Amgen Will Not Heed FDA Request To Withdraw Rare Disease Drug Tavneos

Contemporary art collage showing a hand giving a thumbs down surrounded by red arrows pointing down, concept of negative feedback and bad review

iStock, leolintang

After review, Amgen is certain that Tavneos is effective and has a favorable benefit-risk profile. The company informed the FDA on January 28 that they would not pull the drug.

Amgen will not yield to a request from the FDA to pull the rare autoimmune disorder drug Tavneos from the market.

Executives stood behind the therapy, which came to the company through the $3.7 billion acquisition of ChemoCentryx in 2022, on Amgen’s fourth quarter and full year earnings call Tuesday.
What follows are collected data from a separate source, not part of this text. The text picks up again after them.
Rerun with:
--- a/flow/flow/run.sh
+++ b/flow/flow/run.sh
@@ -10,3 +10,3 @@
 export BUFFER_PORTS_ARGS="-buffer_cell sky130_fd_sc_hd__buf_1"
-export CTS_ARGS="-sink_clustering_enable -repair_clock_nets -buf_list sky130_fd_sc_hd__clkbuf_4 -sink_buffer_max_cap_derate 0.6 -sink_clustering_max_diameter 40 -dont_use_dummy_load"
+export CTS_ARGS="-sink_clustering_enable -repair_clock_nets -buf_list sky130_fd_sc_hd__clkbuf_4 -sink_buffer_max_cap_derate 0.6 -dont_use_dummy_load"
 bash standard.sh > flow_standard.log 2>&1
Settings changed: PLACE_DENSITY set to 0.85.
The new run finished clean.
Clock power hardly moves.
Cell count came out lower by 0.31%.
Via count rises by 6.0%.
This design comes from an exercise in tuning for small area on the open sky130 flow, not from production work. Only simulation tests tie the RTL to the original design; equivalence was not proved.

**flow/flow/run.sh**
```bash
#!/bin/bash
# The standard layout, with each port buffered by the smallest buffer
# (sky130_fd_sc_hd__buf_1) instead of the default clkdlybuf4s50_1.
set -euo pipefail
export BUFFER_PORTS_ARGS="-buffer_cell sky130_fd_sc_hd__buf_1"
bash standard.sh finish > flow_standard.log 2>&1
```
**flow/standard.sh**
```bash
#!/bin/bash
# synth_recipe.tcl (not shown) runs the flow's synth.tcl, then flattens the netlist and writes it again
# the make line also repeats each setting of config.mk as NAME=value (left out here)
make -C /OpenROAD-flow-scripts/flow DESIGN_CONFIG=/design/flow/config.mk WORK_HOME=/design/flow/orfs CLKGATE_MAP_FILE= SYNTH_SCRIPT=/design/flow/synth_recipe.tcl "${@:-finish}"
```
**flow/config.mk**
```make
export PLATFORM = sky130hd
export DESIGN_NAME = pp_core
export DESIGN_NICKNAME = pp_core
export VERILOG_FILES = /design/flow/design.v
export SDC_FILE = /design/flow/constraint.sdc
export NUM_CORES = 4
export LEC_CHECK = 0
export CAP_MARGIN = 20
export CORE_MARGIN = 2
export CORE_UTILIZATION = 40
export CTS_CLUSTER_DIAMETER = 80
export CTS_CLUSTER_SIZE = 24
export PLACE_DENSITY = 0.6
export SLEW_MARGIN = 20
export SYNTH_HIERARCHICAL = 1
```
**flow/constraint.sdc**
```tcl
create_clock -name core_clock -period 12.0 [get_ports {clk}]
set_input_delay 2.4000 -clock core_clock [delete_from_list [all_inputs] [get_ports {clk}]]
set_output_delay 2.4000 -clock core_clock [all_outputs]
set_load 0.01 [all_outputs]
```
This design comes from an exercise in tuning for small area on the open sky130 flow, not from production work.
Only simulation tests tie the RTL to the original design; equivalence was not proved.
Power figures rest on the tool's default switching activity, not on a simulated workload.

Setup of job 102:
Design pidmc, start of the top module:
module pidmc (
    input  wire        clk,
    input  wire        rst,         
    input  wire        start,
    input  wire        tick_fast,
    input  wire        tick_med,
    input  wire        tick_ctrl,
    input  wire        pulse,
    input  wire        ready,
    input  wire [15:0] adc,
    output wire [7:0]  duty,
    output wire        init_done,
    output wire        lcd_rs,
    output wire        lcd_rw,
    output wire        lcd_e,
    output wire [7:0]  lcd_d
);
Settings: LEC_CHECK=0, CAP_MARGIN=20, CORE_MARGIN=2, CORE_UTILIZATION=66, SLEW_MARGIN=20; clock period 100.0 ns.
standard.sh (not shown) runs the stock make flow with config.mk's settings and CLKGATE_MAP_FILE= SYNTH_SCRIPT=/design/flow/synth_recipe.tcl, a recipe that flattens the netlist after the stock synthesis.
==> flow/flow/run.sh <==
#!/bin/bash
# Own layout flow:
#  1. the standard synthesis, unchanged;
#  2. an area re-mapping of its combinational logic by ABC: the flip-flops
#     and tie cells stay the same instances, names and cell types.  Two
#     chains of rounds are run from the standard netlist; in each round
#     every ABC script of the chain's list is applied to the current
#     netlist and the smallest result becomes the next round's input.  The
#     smallest netlist seen is used, and only if a formal equivalence check
#     against the standard netlist passes;
#  3. the standard layout, with the smallest buffer on the ports and a
#     clock tree of small clock buffers without dummy loads.
set -uo pipefail
R=orfs/results/sky130hd/pidmc/base
bash standard.sh synth > log_1_standard_synth.log 2>&1 || exit 1
cp $R/1_2_yosys.v std_synth.v
mkdir -p reopt
best_area=""
echo "re-mapping rounds" > reopt_status.txt

run_chain() {  # chain name, script list, number of rounds
  local chain=$1 list=$2 rounds=$3 round k S f a ra rb
  cp std_synth.v reopt/cur.v
  for round in $(seq 1 $rounds); do
    k=0
    while read -r S; do
      S=$(printf '%s' "$S" | sed 's/[&#\\]/\\&/g')
      sed -e "s#@SCRIPT@#$S#" -e "s#std_synth.v#reopt/cur.v#" \
          -e "s#reopt_after.txt#reopt/after_${chain}${round}_$k.txt#" \
          -e "s#reopt_before.txt#reopt/before_${chain}${round}_$k.txt#" \
          -e "s#reopt.v#reopt/net_${chain}${round}_$k.v#" flow/reopt.ys > reopt/r_${chain}${round}_$k.ys
      timeout 600 yosys -s reopt/r_${chain}${round}_$k.ys > reopt/log_yosys_${chain}${round}_$k.log 2>&1 &
      k=$((k+1))
      if (( k % 8 == 0 )); then wait; fi
    done < $list
    wait
    rb=""; ra=""
    for f in reopt/after_${chain}${round}_*.txt; do
      a=$(grep "Chip area" $f 2>/dev/null | awk '{print $NF}')
      [ -n "$a" ] || continue
      if [ -z "$ra" ] || awk "BEGIN{exit !($a < $ra)}"; then ra=$a; rb=${f#reopt/after_}; rb=${rb%.txt}; fi
    done
    [ -n "$rb" ] || break
    echo "chain $chain round $round: best $rb area $ra" >> reopt_status.txt
    cp reopt/net_$rb.v reopt/cur.v
    if [ -z "$best_area" ] || awk "BEGIN{exit !($ra < $best_area)}"; then
      best_area=$ra; cp reopt/net_$rb.v reopt.v
    fi
  done
}
run_chain a flow/abc_scripts_a.txt 12
run_chain b flow/abc_scripts_b.txt 12

echo "best area $best_area" >> reopt_status.txt
if [ -n "$best_area" ] && yosys -s flow/eq.ys > log_3_equiv_yosys.log 2>&1; then
  cp reopt.v $R/1_2_yosys.v
  echo "re-mapped netlist used" >> reopt_status.txt
else
  echo "re-mapping or equivalence failed; standard netlist used" >> reopt_status.txt
fi
rm -f $R/1_synth.odb $R/1_synth.sdc
export BUFFER_PORTS_ARGS="-buffer_cell sky130_fd_sc_hd__buf_1"
export CTS_ARGS="-sink_clustering_enable -repair_clock_nets -buf_list sky130_fd_sc_hd__clkbuf_4 -dont_use_dummy_load"
bash standard.sh finish > log_4_standard_layout.log 2>&1
Other scripts of this flow, unchanged in this note and not shown: flow/flow/abc_scripts_a.txt, flow/flow/abc_scripts_b.txt, flow/flow/eq.ys, flow/flow/reopt.ys
Relative to job 102, the following input files were edited for job 104:
Settings: a change of CORE_UTILIZATION from 66 to 60.
--- a/flow/flow/run.sh
+++ b/flow/flow/run.sh
@@ -5,3 +5,4 @@
 #     and tie cells stay the same instances, names and cell types.  Two
-#     chains of rounds are run from the standard netlist; in each round
+#     chains of rounds are run from the standard netlist and a third from
+#     the best netlist of those two; in each round
 #     every ABC script of the chain's list is applied to the current
@@ -20,5 +21,5 @@
 
-run_chain() {  # chain name, script list, number of rounds
-  local chain=$1 list=$2 rounds=$3 round k S f a ra rb
-  cp std_synth.v reopt/cur.v
+run_chain() {  # chain name, script list, number of rounds, start netlist
+  local chain=$1 list=$2 rounds=$3 start=$4 round k S f a ra rb
+  cp $start reopt/cur.v
   for round in $(seq 1 $rounds); do
@@ -50,4 +51,6 @@
 }
-run_chain a flow/abc_scripts_a.txt 12
-run_chain b flow/abc_scripts_b.txt 12
+run_chain a flow/abc_scripts_a.txt 12 std_synth.v
+run_chain b flow/abc_scripts_b.txt 12 std_synth.v
+cp reopt.v reopt_ab.v
+run_chain c flow/abc_scripts_b.txt 12 reopt_ab.v
 
==> run notes <==
- Job 104 and job 102 all finish clean.
- Job 104 -> job 102: fraction of power consumed by combinational cells flat
- The wire length on job 102 is in line with that on job 104.
- The sum of met3 wire segment lengths after detailed routing in job 102 is 1.3 times that in job 104.
- Part of the power in the clock network delta (job 104 -> job 102): insignificant

==> port drivers added, routing unchanged <==
How much do the figures lean on ideal ports? The routed layouts below were timed once more, with nothing changed but the port constraints.
Step 1, drivers: a clkbuf_16 drives clk and a buf_2 each remaining input, both assumed.
Step 2 moves the port delays by t, midway between the first and last clock arrival at a register: inputs arrive t later, outputs are due t later. That takes back most of the time a late clock gives input paths.
Three values: ideal ports, drivers, drivers and shift; two values: the first two.
run	t (ns)	setup slack, ns	pins driven straight from the clock port
job 102	0.538	77.802 / 77.814 / 77.276	1
job 104	0.536	77.766 / 77.778 / 77.243	1
After both steps every run listed still meets setup and hold. The setup slack of job 102, which loses most, moves by +0.012 ns with the drivers and by -0.526 ns with both steps.
Context: an optimization exercise on an open-source flow, tuned for small area, a short achievable clock period and few clock cycles per item. The choices shown serve that exercise and are no tape-out recipe.
At most, simulation tests tie the RTL to the original design; equivalence was not proved.
Power is estimated from default activity; no workload was simulated.

## bodega_tx
module bodega_tx (
    input  wire        clk,
    input  wire        rst,
    input  wire        req_valid,
    input  wire [31:0] req_word,
    output wire        req_ready,
    input  wire [11:0] rd_addr,
    output reg  [15:0] rd_data
);
    localparam [3:0] OP_BIND = 4'h7, OP_QUERY = 4'h8, OP_TARGET = 4'h9,
                     OP_SETP = 4'hA, OP_SET = 4'hB;
    function [7:0] clamp8;
        input [15:0] x;
        reg       inc;
        reg [7:0] s;
        begin
            inc = x[3] & (~x[15] | (|x[2:0]));
            s   = x[11:4] + {7'd0, inc};
            if (x[15])
                clamp8 = (x[14:11] != 4'hF) ? 8'h80 : s;
            else
                clamp8 = ((x[14:11] != 4'h0) || s[7]) ? 8'h7F : s;
        end
    endfunction
    reg [6:0]  p0;
    reg [15:0] p [1:15];
    reg        tx_err, bad_op;
    reg [12:0] tx_ck;              
    reg        k_bq, k_tgt, k_set, k_dual, lenok;
    reg        s_lock;             
    reg        s_power, s_run, s_unitf;
    reg [1:0]  s_bsaver;
    reg [7:0]  s_c1, s_c2, s_c3, s_c4, s_c5, s_c6, s_c7, s_c8, s_c9,
               s_c10, s_c11, s_c12, s_c13, s_c14, s_c15;    
    assign req_ready = 1'b1;
    wire       accept = req_valid;
    wire [3:0] op     = req_word[31:28];
    wire       is_set = accept && op == OP_SET;
    wire       set_ok = is_set && p0[4:3] != 2'd3;
    wire       is_tgt = accept && op == OP_TARGET;
    wire       is_bq  = accept && (op == OP_BIND || op == OP_QUERY);
    wire       build  = set_ok || is_tgt || is_bq;
    wire        is_setp = accept && op == OP_SETP;
    wire [15:0] wdata   = rst ? 16'd0 : req_word[15:0];
    integer j;
    always @(posedge clk) begin
        if (rst || (is_setp && req_word[19:16] == 4'd0))
            p0 <= wdata[6:0];
        for (j = 1; j < 16; j = j + 1)
            if (rst || (is_setp && req_word[19:16] == j))
                p[j] <= wdata;
    end
  ...
For scale: roughly 1,900 cells after synthesis, about 22,000 um^2 of cells after synthesis.
==> flow/config.mk <==
export PLATFORM = sky130hd
export DESIGN_NAME = bodega_tx
export DESIGN_NICKNAME = bodega_tx
export VERILOG_FILES = /design/flow/design.v
export SDC_FILE = /design/flow/constraint.sdc
export NUM_CORES = 4
export LEC_CHECK = 0
export CAP_MARGIN = 20
export CORE_MARGIN = 2
export CORE_UTILIZATION = 40
export SETUP_SLACK_MARGIN = 5
export SLEW_MARGIN = 20
==> flow/constraint.sdc <==
create_clock -name core_clock -period 12.0 [get_ports {clk}]
set_input_delay 2.4000 -clock core_clock [delete_from_list [all_inputs] [get_ports {clk}]]
set_output_delay 2.4000 -clock core_clock [all_outputs]
set_load 0.01 [all_outputs]
standard.sh (not shown) runs the stock make flow with config.mk's settings and CLKGATE_MAP_FILE= SYNTH_SCRIPT=/design/flow/synth_recipe.tcl, a recipe that flattens the netlist after the stock synthesis.
==> flow/flow/run.sh <==
#!/bin/bash
# Own layout flow: the standard flow (standard.sh) with two changes,
#  - the port buffers are plain buf_2 cells (the default choice here is a
#    delay cell, clkdlybuf4s50_1, that timing repair cannot resize away),
#  - clock tree synthesis inserts no dummy loads.
# Synthesis is the standard one, run unchanged. Each step's full output
# goes to a log file in the work folder.
set -euo pipefail
bash standard.sh synth > flow_synth.log 2>&1
bash standard.sh \
  "BUFFER_PORTS_ARGS=-buffer_cell sky130_fd_sc_hd__buf_2" \
  "CTS_ARGS=-sink_clustering_enable -repair_clock_nets -dont_use_dummy_load -sink_clustering_size 40 -sink_clustering_max_diameter 80" \
   finish > flow_layout.log 2>&1
Testbench counts at the start, summed over its fixed seeds: cycles 3,588, frames 918.
Then changed:
--- a/flow/flow/run.sh
+++ b/flow/flow/run.sh
@@ -10,4 +10,4 @@
 bash standard.sh \
   "BUFFER_PORTS_ARGS=-buffer_cell sky130_fd_sc_hd__buf_2" \
-  "CTS_ARGS=-sink_clustering_enable -repair_clock_nets -dont_use_dummy_load -sink_clustering_size 40 -sink_clustering_max_diameter 80" \
-   finish > flow_layout.log 2>&1
+  "CTS_ARGS=-sink_clustering_enable -repair_clock_nets -dont_use_dummy_load -sink_clustering_size 30 -sink_clustering_max_diameter 80" \
+  "RECOVER_POWER=100" finish > flow_layout.log 2>&1
Outcome: Now the flow reached the layout checks and failed them: max-capacitance violations, max-slew violations. Fmax drops by 24%. Area after synthesis is unchanged. Non-clock buffer count goes up by 1. Power stays flat. Worst setup slack got worse by 2.2 ns. Sequential power is about the same. Cell area falls by 0.74%. Register-to-register slack got worse by 0.61 ns. Clock-buffer cell count is unchanged. Clock skew is lower by 0.017 ns.

* * *

run A:
bodega_tx, a different RTL version from the one above (not shown whole).
Size: ~2100 cells after synthesis, roughly 64 I/O pins.
make LEC_CHECK=0 CAP_MARGIN=20 CORE_MARGIN=2 CORE_UTILIZATION=40 SETUP_SLACK_MARGIN=5 SLEW_MARGIN=20 TNS_END_PERCENT=10 finish   # period 12.0 ns
run.sh (not shown) runs the stock make flow with config.mk's settings and CLKGATE_MAP_FILE= SYNTH_SCRIPT=/design/flow/synth_recipe.tcl, a recipe that flattens the netlist after the stock synthesis.
Stock flow here: none of the scripts above is used.
Run A was carried through to the last stage, and its layout satisfied the timing, design-rule and antenna checks.
Input-level comparison between run B and run A:
# run A
export LEC_CHECK = 0
export CAP_MARGIN = 20
export CORE_MARGIN = 2
export CORE_UTILIZATION = 40
export SETUP_SLACK_MARGIN = 5
export SLEW_MARGIN = 20
export TNS_END_PERCENT = 10
create_clock -name core_clock -period 12.0 [get_ports {clk}]
# run B
export LEC_CHECK = 0
export CAP_MARGIN = 20
export CORE_MARGIN = 2
export CORE_UTILIZATION = 40
export SETUP_SLACK_MARGIN = 5
export SLEW_MARGIN = 20
create_clock -name core_clock -period 12.0 [get_ports {clk}]
## What came out
- Row register-to-register slack: run B lower / run A higher
- Between run A and run B, the flow reports maximum ir drop on the vdd rail increasing by a few percent.
- Run A has higher number of antenna violations at the first check in global routing than run B.
- In run B, wire length is higher than in run A.
- Run A -> run B: clock-pin slew on the worst setup and hold paths flat
- Cells: run B has more instances than run A
No functional check of the RTL was part of any run of this note.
The drug was approved to treat ANCA-associated vasculitis in 2021.

“We remain confident that Tavneos is an important and effective medicine based on clinical data, real-world evidence and its favorable benefit risk profile,” Murdo Gordon, executive VP for global commercial operations, said on the call.

Amgen explained in a Tuesday press release that the FDA had on January 16 asked Amgen to yank the drug from the market due to concerns about how ChemoCentryx re-adjudicated the primary endpoint results for nine out of 331 patients in the pivotal trial that underpinned the drug’s approval.

“We were surprised by this,” James Bradner, executive VP of research and development, admitted on the call.

But after review, Amgen is certain that Tavneos is effective and has a favorable benefit-risk profile. The company informed the FDA on January 28 that they would not pull the drug.

Although the FDA action against Tavneos came as a surprise for those on the call, analysts seemed unfazed.

“We view Tavneos as a small contributor, non-core to the long-term story,” Truist Securities wrote on Tuesday night.

Executives were fairly mum on what comes next, besides saying that they are working with the FDA.

The FDA has the authority to force a company to remove a drug from the market but the first step is typically to request a voluntary recall. If a drugmaker refuses, the agency can seek court orders and injunctions to force the matter.

ANCA-associated vasculitis is a rare group of disorders that cause inflammation in the blood vessels, leading to organ damage. Prior to the approval of Tavneos, patients underwent chemotherapy and long-term steroid use, which can cause serious complications such as mood disorders, immune suppression and others, Bradner explained.

“And then enter Tavneos,” he said. Testing in the Phase III ADVOCATE study showed that patients could avoid steroids and achieve sustained remission out to 52 weeks when added to the initial round of chemotherapy.

“We’re in discussions with FDA, and we’ll answer questions as we talk with them,” Bradner noted.

Amgen is continuing to enroll a Phase III trial for patients 6–18 years old with ANCA-associated vasculitis, according to the earnings release.

Tavneos brought in $152 million for the fourth quarter and $459 million for all of 2025, representing about 1.2% of Amgen’s revenue, Leerink Partners wrote in a Tuesday evening note. Truist expects Tavneos to achieve about $600 million in sales for 2026 and peak at $1.2 billion in 2031.

The drug is also under review in Europe over concerns about the clinical data used to secure approval.

“The concerns relate to how the data for the Advocate study was handled before Tavneos was authorised, which may have impacted the findings on the medicine’s effectiveness,” the European Medicines Agency wrote in a January 30 press release.